Rozdział 2

6 2 0
                                    


ALICE

Obudził mnie głośny dźwięk budzika.

Kolejny dzień, te same obowiązki.

Przewróciłam się na drugi bok i zaczęłam odpisywać na wiadomości które w nocy napisała do mnie Molly. Byłam tak zmęczona że musiałam czytać je po trzy razy żeby cokolwiek zrozumieć.

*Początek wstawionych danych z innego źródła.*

==> src/rtl/cluster_mem_responder.sv <==
// Sequences cluster fetch/load/store/PTE requests onto a single 128-bit line memory port.
// Optional response timeout is enabled with `define CLUSTER_RSP_TIMEOUT_EN.
module cluster_mem_responder
  import cluster_mem_pkg::*;
#(
  parameter int unsigned ADDR_W  = 32,
  parameter int unsigned LINE_W  = 128,
  parameter int unsigned TIMEOUT = 1024
) (
  input  logic                CLK,
  input  logic                RST,
  input  logic                w_cluster_req,
  input  logic [ADDR_W-1:0]   w_cluster_iaddr,
  input  logic [ADDR_W-1:0]   w_cluster_daddr,
  input  logic [31:0]         w_cluster_data_wdata,
  input  logic [2:0]          w_cluster_data_ctrl,
  input  logic                w_cluster_data_we,
  input  logic                w_cluster_iscode,
  input  logic                w_cluster_isread,
  input  logic                w_cluster_tlb_acs,
  input  logic [ADDR_W-1:0]   w_cluster_tlb_pte_addr,
  input  logic                w_cluster_pte_we,
  input  logic [31:0]         w_cluster_pte_wdata,
  output logic                w_busy,
  output logic                w_dram_busy,
  output logic [LINE_W-1:0]   w_insn_data,
  output logic [LINE_W-1:0]   w_data_data,
  output logic                w_is_dram_data,
  output logic [31:0]         w_dram_odata,
  output logic                mem_req,
  output logic                mem_we,
  output logic [ADDR_W-1:0]   mem_addr,
  output logic [LINE_W-1:0]   mem_wdata,
  output logic [LINE_W/8-1:0] mem_wmask,
  input  logic                mem_ready,
  input  logic                mem_rvalid,
  input  logic [LINE_W-1:0]   mem_rdata,
  output logic                rsp_err
);

  localparam int unsigned MASK_W = LINE_W / 8;

  state_e state_q, state_d;
  kind_e  kind_q, kind_c;
  logic [1:0] wsel_q;

  logic              any_c, accept_c, tmo_c, err_set_c, rd_fire_c, unused_c;
  logic [ADDR_W-1:0] acc_addr_c;
  logic [1:0]        gen_size_c;
  logic [31:0]       gen_wdata_c;
  logic [MASK_W-1:0] gen_mask_c;
  logic [LINE_W-1:0] gen_line_c, rd_line_c;

  logic              busy_d, mem_req_d, mem_we_d, is_dram_d, err_d;
  logic [ADDR_W-1:0] mem_addr_d;
  logic [LINE_W-1:0] mem_wdata_d, insn_d, data_d;
  logic [MASK_W-1:0] mem_wmask_d;
  logic [31:0]       odata_d;

  // Request decode: PTE access beats store beats load beats fetch.
  always_comb begin
    kind_c = FETCH;
    any_c  = 1'b1;
    if (w_cluster_tlb_acs)      kind_c = w_cluster_pte_we ? PTE_WR : PTE_RD;
    else if (w_cluster_data_we) kind_c = STORE;
    else if (w_cluster_isread)  kind_c = LOAD;
    else if (w_cluster_iscode)  kind_c = FETCH;
    else                        any_c  = 1'b0;
    acc_addr_c = w_cluster_daddr;
    if (kind_c == PTE_RD || kind_c == PTE_WR) acc_addr_c = w_cluster_tlb_pte_addr;
    else if (kind_c == FETCH)                 acc_addr_c = w_cluster_iaddr;
    gen_size_c  = (kind_c == PTE_WR) ? SZ_W : w_cluster_data_ctrl[1:0];
    gen_wdata_c = (kind_c == PTE_WR) ? w_cluster_pte_wdata : w_cluster_data_wdata;
  end

  assign accept_c = (state_q == IDLE) && w_cluster_req && any_c;

  cluster_wmask_gen u_wmask_gen (
    .size_i    (gen_size_c),
    .off_i     (acc_addr_c[OFF_W-1:0]),
    .wdata_i   (gen_wdata_c),
    .wmask_c_o (gen_mask_c),
    .wline_c_o (gen_line_c)
  );

`ifdef CLUSTER_RSP_TIMEOUT_EN
  logic [15:0] tmo_cnt_q;

  always_ff @(posedge CLK) begin
    if (RST)                                          tmo_cnt_q <= '0;
    else if (state_d != state_q)                      tmo_cnt_q <= '0;
    else if (state_q == ISSUE || state_q == WAIT)     tmo_cnt_q <= tmo_cnt_q + 16'd1;
  end

  assign tmo_c     = (state_q == ISSUE || state_q == WAIT) && (tmo_cnt_q == 16'(TIMEOUT - 1));
  assign err_set_c = tmo_c && !((state_q == WAIT && mem_rvalid) || (state_q == ISSUE && mem_ready));
  assign unused_c  = w_cluster_data_ctrl[2];
`else
  assign tmo_c     = 1'b0;
  assign err_set_c = 1'b0;
  assign unused_c  = ^{w_cluster_data_ctrl[2], 32'(TIMEOUT)};
`endif

  always_ff @(posedge CLK) begin
    if (RST) state_q <= IDLE;
    else     state_q <= state_d;
  end

  always_comb begin
    state_d = state_q;
    case (state_q)
      IDLE:  if (accept_c) state_d = ISSUE;
      ISSUE: begin
        if (mem_ready)  state_d = kind_is_write(kind_q) ? RESP : WAIT;
        else if (tmo_c) state_d = RESP;
      end
      WAIT:  if (mem_rvalid || tmo_c) state_d = RESP;
      RESP:  state_d = IDLE;
      default: state_d = IDLE;
    endcase
  end

  // Read responses (real or timed-out) update the matching data register on RESP entry.
  assign rd_fire_c = (state_d == RESP) && (state_q != RESP) && !kind_is_write(kind_q);
  assign rd_line_c = (state_q == WAIT && mem_rvalid) ? mem_rdata : '0;

  always_comb begin
    busy_d      = (state_d == ISSUE) || (state_d == WAIT);
    mem_req_d   = (state_d == ISSUE);
    mem_we_d    = mem_we;
    mem_addr_d  = mem_addr;
    mem_wdata_d = mem_wdata;
    mem_wmask_d = mem_wmask;
    insn_d      = w_insn_data;
    data_d      = w_data_data;
    odata_d     = w_dram_odata;
    is_dram_d   = 1'b0;
    err_d       = rsp_err | err_set_c;
    if (accept_c) begin
      mem_we_d    = kind_is_write(kind_c);
      mem_addr_d  = {acc_addr_c[ADDR_W-1:OFF_W], {OFF_W{1'b0}}};
      mem_wdata_d = kind_is_write(kind_c) ? gen_line_c : '0;
      mem_wmask_d = kind_is_write(kind_c) ? gen_mask_c : '0;
    end
    if (rd_fire_c) begin
      case (kind_q)
        FETCH:   insn_d  = rd_line_c;
        LOAD:    begin data_d = rd_line_c; is_dram_d = 1'b1; end
        PTE_RD:  odata_d = rd_line_c[{wsel_q, 5'b00000} +: WORD_W];
        default: ;
      endcase
    end
  end

  always_ff @(posedge CLK) begin
    if (RST) begin
      kind_q         <= FETCH;
      wsel_q         <= '0;
      w_busy         <= 1'b0;
      w_dram_busy    <= 1'b0;
      w_insn_data    <= '0;
      w_data_data    <= '0;
      w_is_dram_data <= 1'b0;
      w_dram_odata   <= '0;
      mem_req        <= 1'b0;
      mem_we         <= 1'b0;
      mem_addr       <= '0;
      mem_wdata      <= '0;
      mem_wmask      <= '0;
      rsp_err        <= 1'b0;
    end else begin
      if (accept_c) begin
        kind_q <= kind_c;
        wsel_q <= acc_addr_c[3:2];
      end
      w_busy         <= busy_d;
      w_dram_busy    <= busy_d;
      w_insn_data    <= insn_d;
      w_data_data    <= data_d;
      w_is_dram_data <= is_dram_d;
      w_dram_odata   <= odata_d;
      mem_req        <= mem_req_d;
      mem_we         <= mem_we_d;
      mem_addr       <= mem_addr_d;
      mem_wdata      <= mem_wdata_d;
      mem_wmask      <= mem_wmask_d;
      rsp_err        <= err_d;
    end
  end

endmodule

Przekręciłam się na brzuch klnąc w poduszkę i wstałam z łóżka. W tym samym momencie drzwi do mojego pokoju się otworzyły a próg przekroczyła mama.

- Oo już wstałaś kochanie, dzień dobry- uśmiechnęła się promiennie kobieta. Przyjrzałam się jej moim zmęczonym wzrokiem. Była ubrana w czarne długie spodnie od garnituru i białą koszulę na krótki rękaw.- Nie podwiozę cię dziś do szkoły a taty nie ma więc jak coś spiesz się na autobus.

- Okej- mruknęłam przecierając twarz.- Wychodzisz już?

- Tak, pewnie wrócę w nocy więc nie czekaj na mnie- mówi z szerokim uśmiechem, jakbym kiedykolwiek na nią czekała.

- A tata?- Uśmiech natychmiast schodzi z jej twarzy.

- Zajęty, jest w kancelarii od niedzieli.- odpowiedziała miłym tonem, nie był to jednak szczerze miły ton.

Ostatnio ich relacje pozostawiały wiele do życzenia. Nie wtrącałam się bo i tak nic z tym przecież nie mogę zrobić. Tata jak zwykle zachowuje się jak maszyna do pracowania i ma w dupie rodzinę, a mama chce mieć normalne życie rodzinne.

Przejdzie im.

Zawsze przechodzi.

Po krótkiej powierzchownej rozmowie z mamą, ona wyszła do pracy a ja zeszłam na dół do kuchni zrobić jakieś szybkie śniadanie

Rodzice mieli własną kancelarię prawną, kiedyś chcieli żebym poszła w ich ślady ale po wielu kłótniach i przekonywaniach zrezygnowali. Przynajmniej mama.

Mój telefon zawibrował a na ekranie wyświetliło się zdjęcie Molly. Odebrałam bez zastanowienia.

- Będziesz dziś? Bo jak nie to nie idę.- wyszczerzyła się moja najlepsza przyjaciółka

- Dobrze wiesz że zawsze jestem.- wywróciłam oczami, jednak gdy tylko zobaczyłam promienną twarz najbliższej mi osoby, poczułam jakby niewidzialny ciężar spadł z moich ramion.- Ojciec by mi nogi z dupy powyrywał.

- Twój staruszek to taki sztywniak.- przeciągnęła ostatnie słowo.- Mam ochotę na imprezę- westchnęła- czemu jest dopiero środa.

- Bo wczoraj był wtorek

- O nie. Nie zaczynaj ze swoimi żartami dwudziestopięcioletniej kobiety.- udawała przerażenie w głosie.

Poranne przygotowania wykonałam rozmawiając z Molly na FaceTime. Kończyłam pić kawę gdy spojrzałam na zegarek, była 7:25.

- Ja pierdole- warknęłam do telefonu- Jak zwykle mnie zagadałaś, autobus odjechał 10 minut temu. Nienawidzę cię Molly.

- Też cię kocham. Dobra spadam- zaśmiała się i rozłączyła bez większych pożegnań.

Jak będę czekać na kolejny autobus to spóźnię się na pierwszą lekcję, co nie może się stać, bo nienawidzę spóźnialstwa. U innych i u siebie.

To dosłowne okazanie komuś braku szacunku, spóźniając się nie szanujesz czasu który druga osoba ci poświęca.

Nie mam innej opcji niż pojechać rowerem.

Wracam szybko do pokoju żeby założyć krótkie czarne spodenki pod moją spódniczkę od mundurku szkolnego. Nie mam najmniejszej ochoty pokazywać ludziom na ulicy swoich majtek podczas jazdy rowerem.